THE PROBLEM: Using the records below, filter for lines that contain the string "constraint" and copy them out.

[Dataset entries]

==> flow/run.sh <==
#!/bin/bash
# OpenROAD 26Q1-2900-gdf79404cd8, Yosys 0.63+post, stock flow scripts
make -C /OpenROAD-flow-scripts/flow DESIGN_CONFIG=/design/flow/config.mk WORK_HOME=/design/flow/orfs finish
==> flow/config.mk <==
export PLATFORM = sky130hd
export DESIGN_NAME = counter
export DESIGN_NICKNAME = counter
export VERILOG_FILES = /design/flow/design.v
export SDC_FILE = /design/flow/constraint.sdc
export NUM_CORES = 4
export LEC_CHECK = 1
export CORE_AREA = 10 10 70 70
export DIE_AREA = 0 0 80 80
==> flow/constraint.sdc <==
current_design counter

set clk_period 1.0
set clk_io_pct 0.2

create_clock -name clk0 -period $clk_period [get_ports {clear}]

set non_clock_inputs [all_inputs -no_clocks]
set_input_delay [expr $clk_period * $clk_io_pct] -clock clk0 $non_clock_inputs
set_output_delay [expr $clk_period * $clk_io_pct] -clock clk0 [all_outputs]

---

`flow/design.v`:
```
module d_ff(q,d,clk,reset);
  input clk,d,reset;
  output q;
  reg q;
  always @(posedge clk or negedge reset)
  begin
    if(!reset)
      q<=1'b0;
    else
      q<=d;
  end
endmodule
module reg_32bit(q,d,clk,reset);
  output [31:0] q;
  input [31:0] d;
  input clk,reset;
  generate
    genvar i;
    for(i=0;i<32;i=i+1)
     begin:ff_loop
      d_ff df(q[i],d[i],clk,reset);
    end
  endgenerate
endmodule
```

...

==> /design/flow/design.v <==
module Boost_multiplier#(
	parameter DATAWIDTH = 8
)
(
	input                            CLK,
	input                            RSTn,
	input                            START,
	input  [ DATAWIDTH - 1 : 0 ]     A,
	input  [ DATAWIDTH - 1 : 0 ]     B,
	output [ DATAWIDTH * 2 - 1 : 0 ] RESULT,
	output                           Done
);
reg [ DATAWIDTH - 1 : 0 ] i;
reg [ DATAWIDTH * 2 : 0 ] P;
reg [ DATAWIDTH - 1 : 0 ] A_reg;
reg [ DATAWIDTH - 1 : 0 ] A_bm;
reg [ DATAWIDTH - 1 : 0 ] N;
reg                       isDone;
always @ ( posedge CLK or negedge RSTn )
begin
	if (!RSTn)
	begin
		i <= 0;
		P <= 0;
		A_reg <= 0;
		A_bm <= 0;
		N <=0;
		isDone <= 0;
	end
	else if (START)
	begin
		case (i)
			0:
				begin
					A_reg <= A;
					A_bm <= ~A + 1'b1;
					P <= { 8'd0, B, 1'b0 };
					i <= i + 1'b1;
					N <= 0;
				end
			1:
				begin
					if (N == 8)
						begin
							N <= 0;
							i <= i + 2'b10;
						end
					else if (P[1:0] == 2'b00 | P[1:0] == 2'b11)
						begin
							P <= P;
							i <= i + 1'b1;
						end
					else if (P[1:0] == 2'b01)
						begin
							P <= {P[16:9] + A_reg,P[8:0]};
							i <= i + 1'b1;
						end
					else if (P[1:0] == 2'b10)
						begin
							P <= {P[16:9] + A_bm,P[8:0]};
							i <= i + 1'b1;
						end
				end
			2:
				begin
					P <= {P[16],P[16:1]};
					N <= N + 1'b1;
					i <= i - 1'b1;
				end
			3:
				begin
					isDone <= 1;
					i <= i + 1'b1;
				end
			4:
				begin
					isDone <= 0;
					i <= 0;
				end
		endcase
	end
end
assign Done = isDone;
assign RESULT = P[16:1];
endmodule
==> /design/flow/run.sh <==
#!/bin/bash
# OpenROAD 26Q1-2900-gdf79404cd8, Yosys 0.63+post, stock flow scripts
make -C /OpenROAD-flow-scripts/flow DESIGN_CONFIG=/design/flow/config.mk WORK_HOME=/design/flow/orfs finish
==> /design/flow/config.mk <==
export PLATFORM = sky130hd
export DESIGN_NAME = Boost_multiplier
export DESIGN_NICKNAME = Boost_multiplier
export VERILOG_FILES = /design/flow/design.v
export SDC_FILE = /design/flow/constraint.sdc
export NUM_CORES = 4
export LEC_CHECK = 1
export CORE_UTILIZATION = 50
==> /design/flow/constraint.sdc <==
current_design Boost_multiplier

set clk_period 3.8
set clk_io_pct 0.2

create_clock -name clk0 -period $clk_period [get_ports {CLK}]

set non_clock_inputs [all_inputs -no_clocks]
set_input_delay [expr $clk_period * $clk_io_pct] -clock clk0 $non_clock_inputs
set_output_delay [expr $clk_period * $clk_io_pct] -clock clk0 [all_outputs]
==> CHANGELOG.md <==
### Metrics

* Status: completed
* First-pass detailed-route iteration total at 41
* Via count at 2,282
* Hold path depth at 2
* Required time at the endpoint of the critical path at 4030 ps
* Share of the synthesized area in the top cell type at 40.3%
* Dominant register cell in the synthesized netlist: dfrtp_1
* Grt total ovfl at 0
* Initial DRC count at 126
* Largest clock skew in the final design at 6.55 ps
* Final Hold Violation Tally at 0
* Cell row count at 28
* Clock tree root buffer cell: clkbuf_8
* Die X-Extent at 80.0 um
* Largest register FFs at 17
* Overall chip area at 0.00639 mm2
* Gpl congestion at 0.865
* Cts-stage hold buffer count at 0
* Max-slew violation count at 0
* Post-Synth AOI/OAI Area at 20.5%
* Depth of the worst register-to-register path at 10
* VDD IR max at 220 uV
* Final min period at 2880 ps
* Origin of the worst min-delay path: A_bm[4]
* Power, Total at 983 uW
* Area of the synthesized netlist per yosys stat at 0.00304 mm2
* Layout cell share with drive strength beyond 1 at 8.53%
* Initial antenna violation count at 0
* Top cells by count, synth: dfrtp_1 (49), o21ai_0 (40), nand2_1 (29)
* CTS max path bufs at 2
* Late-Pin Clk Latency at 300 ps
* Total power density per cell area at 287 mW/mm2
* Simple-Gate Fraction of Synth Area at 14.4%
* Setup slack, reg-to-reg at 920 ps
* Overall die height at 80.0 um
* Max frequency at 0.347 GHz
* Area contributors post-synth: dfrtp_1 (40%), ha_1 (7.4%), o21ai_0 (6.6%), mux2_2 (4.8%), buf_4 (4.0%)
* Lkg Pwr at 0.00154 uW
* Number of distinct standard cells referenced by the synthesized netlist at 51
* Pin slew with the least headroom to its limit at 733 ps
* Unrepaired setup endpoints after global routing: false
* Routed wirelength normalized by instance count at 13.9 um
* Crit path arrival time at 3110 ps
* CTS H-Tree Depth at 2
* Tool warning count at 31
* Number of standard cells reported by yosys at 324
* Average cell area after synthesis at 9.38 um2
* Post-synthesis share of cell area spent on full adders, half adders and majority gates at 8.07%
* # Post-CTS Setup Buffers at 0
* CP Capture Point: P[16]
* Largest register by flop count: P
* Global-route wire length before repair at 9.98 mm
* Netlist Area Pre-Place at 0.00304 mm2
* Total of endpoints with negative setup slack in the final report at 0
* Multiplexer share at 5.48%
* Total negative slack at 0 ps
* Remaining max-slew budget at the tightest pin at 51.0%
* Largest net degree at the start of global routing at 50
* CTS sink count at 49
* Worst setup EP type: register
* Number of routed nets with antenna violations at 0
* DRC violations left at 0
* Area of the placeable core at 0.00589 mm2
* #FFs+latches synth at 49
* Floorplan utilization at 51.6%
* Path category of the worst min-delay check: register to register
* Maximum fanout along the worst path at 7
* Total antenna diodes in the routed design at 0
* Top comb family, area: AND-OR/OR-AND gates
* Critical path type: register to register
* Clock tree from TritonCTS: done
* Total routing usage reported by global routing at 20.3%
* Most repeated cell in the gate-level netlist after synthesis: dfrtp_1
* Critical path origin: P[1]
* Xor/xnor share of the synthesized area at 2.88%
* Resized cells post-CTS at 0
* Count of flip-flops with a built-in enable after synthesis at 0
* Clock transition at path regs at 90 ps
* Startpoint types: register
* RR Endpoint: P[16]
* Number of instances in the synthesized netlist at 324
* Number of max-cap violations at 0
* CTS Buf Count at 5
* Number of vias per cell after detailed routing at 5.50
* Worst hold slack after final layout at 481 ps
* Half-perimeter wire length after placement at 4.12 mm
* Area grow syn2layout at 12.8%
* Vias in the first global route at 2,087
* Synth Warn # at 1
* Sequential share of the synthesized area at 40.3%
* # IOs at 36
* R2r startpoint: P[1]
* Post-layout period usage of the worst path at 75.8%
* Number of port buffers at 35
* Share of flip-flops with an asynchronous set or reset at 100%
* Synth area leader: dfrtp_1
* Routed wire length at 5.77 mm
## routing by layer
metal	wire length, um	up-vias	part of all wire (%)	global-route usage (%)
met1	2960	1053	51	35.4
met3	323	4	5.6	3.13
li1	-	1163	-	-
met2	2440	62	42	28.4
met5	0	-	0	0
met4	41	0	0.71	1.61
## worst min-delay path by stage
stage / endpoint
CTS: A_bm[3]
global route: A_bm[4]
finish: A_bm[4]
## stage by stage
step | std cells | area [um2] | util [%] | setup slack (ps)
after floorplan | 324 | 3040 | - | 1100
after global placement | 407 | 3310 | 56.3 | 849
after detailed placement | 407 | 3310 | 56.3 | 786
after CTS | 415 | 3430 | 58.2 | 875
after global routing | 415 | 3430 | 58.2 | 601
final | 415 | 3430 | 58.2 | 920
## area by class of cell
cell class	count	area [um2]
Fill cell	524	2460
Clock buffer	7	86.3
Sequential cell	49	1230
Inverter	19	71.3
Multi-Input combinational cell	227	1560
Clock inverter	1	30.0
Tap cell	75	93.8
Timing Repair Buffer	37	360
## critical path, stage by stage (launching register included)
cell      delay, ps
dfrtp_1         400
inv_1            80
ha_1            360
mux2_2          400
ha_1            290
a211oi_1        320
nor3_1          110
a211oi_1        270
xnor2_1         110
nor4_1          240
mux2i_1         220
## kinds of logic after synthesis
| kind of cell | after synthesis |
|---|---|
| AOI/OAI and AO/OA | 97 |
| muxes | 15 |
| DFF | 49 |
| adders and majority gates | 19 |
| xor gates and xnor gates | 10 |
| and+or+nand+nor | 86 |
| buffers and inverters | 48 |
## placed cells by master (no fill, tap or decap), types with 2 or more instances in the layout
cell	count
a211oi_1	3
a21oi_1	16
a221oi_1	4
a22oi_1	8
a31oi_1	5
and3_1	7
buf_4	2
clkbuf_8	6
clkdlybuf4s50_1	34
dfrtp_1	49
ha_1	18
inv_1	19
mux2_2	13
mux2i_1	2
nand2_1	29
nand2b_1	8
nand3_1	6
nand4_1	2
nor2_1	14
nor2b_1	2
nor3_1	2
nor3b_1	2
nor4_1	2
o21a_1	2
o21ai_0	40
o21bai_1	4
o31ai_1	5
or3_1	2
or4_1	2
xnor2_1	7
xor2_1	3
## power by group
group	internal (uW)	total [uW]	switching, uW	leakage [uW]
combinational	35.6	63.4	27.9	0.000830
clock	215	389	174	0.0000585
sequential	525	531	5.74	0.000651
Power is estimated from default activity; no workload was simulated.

ANSWER FOR THE TASK:
export SDC_FILE = /design/flow/constraint.sdc
==> flow/constraint.sdc <==
export SDC_FILE = /design/flow/constraint.sdc
==> /design/flow/constraint.sdc <==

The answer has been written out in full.